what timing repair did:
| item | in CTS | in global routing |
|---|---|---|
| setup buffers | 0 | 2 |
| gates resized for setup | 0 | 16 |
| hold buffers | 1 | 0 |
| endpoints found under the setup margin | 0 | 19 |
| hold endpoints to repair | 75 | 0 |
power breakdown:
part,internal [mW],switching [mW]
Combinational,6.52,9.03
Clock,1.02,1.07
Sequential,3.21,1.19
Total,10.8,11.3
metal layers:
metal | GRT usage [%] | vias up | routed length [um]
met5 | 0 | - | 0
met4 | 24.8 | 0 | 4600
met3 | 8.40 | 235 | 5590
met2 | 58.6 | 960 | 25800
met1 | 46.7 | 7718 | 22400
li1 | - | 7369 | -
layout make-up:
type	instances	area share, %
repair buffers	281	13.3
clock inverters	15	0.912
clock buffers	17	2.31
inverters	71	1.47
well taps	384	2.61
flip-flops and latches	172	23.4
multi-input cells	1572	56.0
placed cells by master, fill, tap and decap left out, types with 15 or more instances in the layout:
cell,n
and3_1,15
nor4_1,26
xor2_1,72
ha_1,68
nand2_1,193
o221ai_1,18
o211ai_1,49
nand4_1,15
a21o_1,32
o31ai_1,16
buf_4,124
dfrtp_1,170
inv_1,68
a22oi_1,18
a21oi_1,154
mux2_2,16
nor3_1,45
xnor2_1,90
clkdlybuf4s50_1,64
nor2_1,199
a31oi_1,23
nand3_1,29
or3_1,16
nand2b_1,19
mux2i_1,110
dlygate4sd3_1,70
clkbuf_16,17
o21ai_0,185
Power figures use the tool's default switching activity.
--- src/flat_wrapper.sv ---
// flat-port wrapper written by rule: the top's interface ports become plain ports
module mux41_rr_arbiter_flat 
#(
  parameter int W         = 8,
  parameter int MAX_BURST = 4
)
  (clk, rst_n, bus_req, bus_d0, bus_d1, bus_d2, bus_d3, bus_y_ready, bus_ack, bus_gnt, bus_s0, bus_s1, bus_y, bus_y_valid, bus_busy);
  mux41_rr_arbiter_if #(.W(W)) bus_i ();
  input  logic clk;
  input  logic rst_n;
  input wire logic [$bits(bus_i.req)-1:0] bus_req;
  input wire logic [$bits(bus_i.d0)-1:0] bus_d0;
  input wire logic [$bits(bus_i.d1)-1:0] bus_d1;
  input wire logic [$bits(bus_i.d2)-1:0] bus_d2;
  input wire logic [$bits(bus_i.d3)-1:0] bus_d3;
  input wire logic [$bits(bus_i.y_ready)-1:0] bus_y_ready;
  output wire logic [$bits(bus_i.ack)-1:0] bus_ack;
  output wire logic [$bits(bus_i.gnt)-1:0] bus_gnt;
  output wire logic [$bits(bus_i.s0)-1:0] bus_s0;
  output wire logic [$bits(bus_i.s1)-1:0] bus_s1;
  output wire logic [$bits(bus_i.y)-1:0] bus_y;
  output wire logic [$bits(bus_i.y_valid)-1:0] bus_y_valid;
  output wire logic [$bits(bus_i.busy)-1:0] bus_busy;
  assign bus_i.req = bus_req;
  assign bus_i.d0 = bus_d0;
  assign bus_i.d1 = bus_d1;
  assign bus_i.d2 = bus_d2;
  assign bus_i.d3 = bus_d3;
  assign bus_i.y_ready = bus_y_ready;
  assign bus_ack = bus_i.ack;
  assign bus_gnt = bus_i.gnt;
  assign bus_s0 = bus_i.s0;
  assign bus_s1 = bus_i.s1;
  assign bus_y = bus_i.y;
  assign bus_y_valid = bus_i.y_valid;
  assign bus_busy = bus_i.busy;
  mux41_rr_arbiter #(.W(W), .MAX_BURST(MAX_BURST)) u_core (.clk(clk), .rst_n(rst_n), .bus(bus_i));
endmodule
--- config.mk ---
export PLATFORM = sky130hd
export DESIGN_NAME = mux41_rr_arbiter_flat
export DESIGN_NICKNAME = d
export VERILOG_FILES = /design/src/rtl/mux41_rr_arbiter_if.sv /design/src/rtl/mux41_rr_arbiter.sv /design/src/flat_wrapper.sv
export SDC_FILE = /design/constraint.sdc
export NUM_CORES = 1
export LEC_CHECK = 0
export CAP_MARGIN = 5
export CORE_AREA = 2 2 44 77
export CTS_BUF_LIST = sky130_fd_sc_hd__clkbuf_8
export CTS_CLUSTER_DIAMETER = 200
export DETAILED_ROUTE_END_ITERATION = 7
export DIE_AREA = 0 0 46 79
export PLACE_DENSITY_LB_ADDON = 0.15
export SLEW_MARGIN = 0
export SYNTH_ARGS = -nofsm -noshare
export SYNTH_HDL_FRONTEND = slang
export SYNTH_SLANG_ARGS = --single-unit
--- constraint.sdc ---
create_clock -name clk -period 1.9 [get_ports clk]
set_input_delay 0.38 -clock clk [delete_from_list [all_inputs] [get_ports clk]]
set_output_delay 0.38 -clock clk [all_outputs]
set_load 0.005 [all_outputs]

Assignment:
Over the whole listing above, how many lines contain the string "inverters"? The answer is that number alone.

The completed task:
2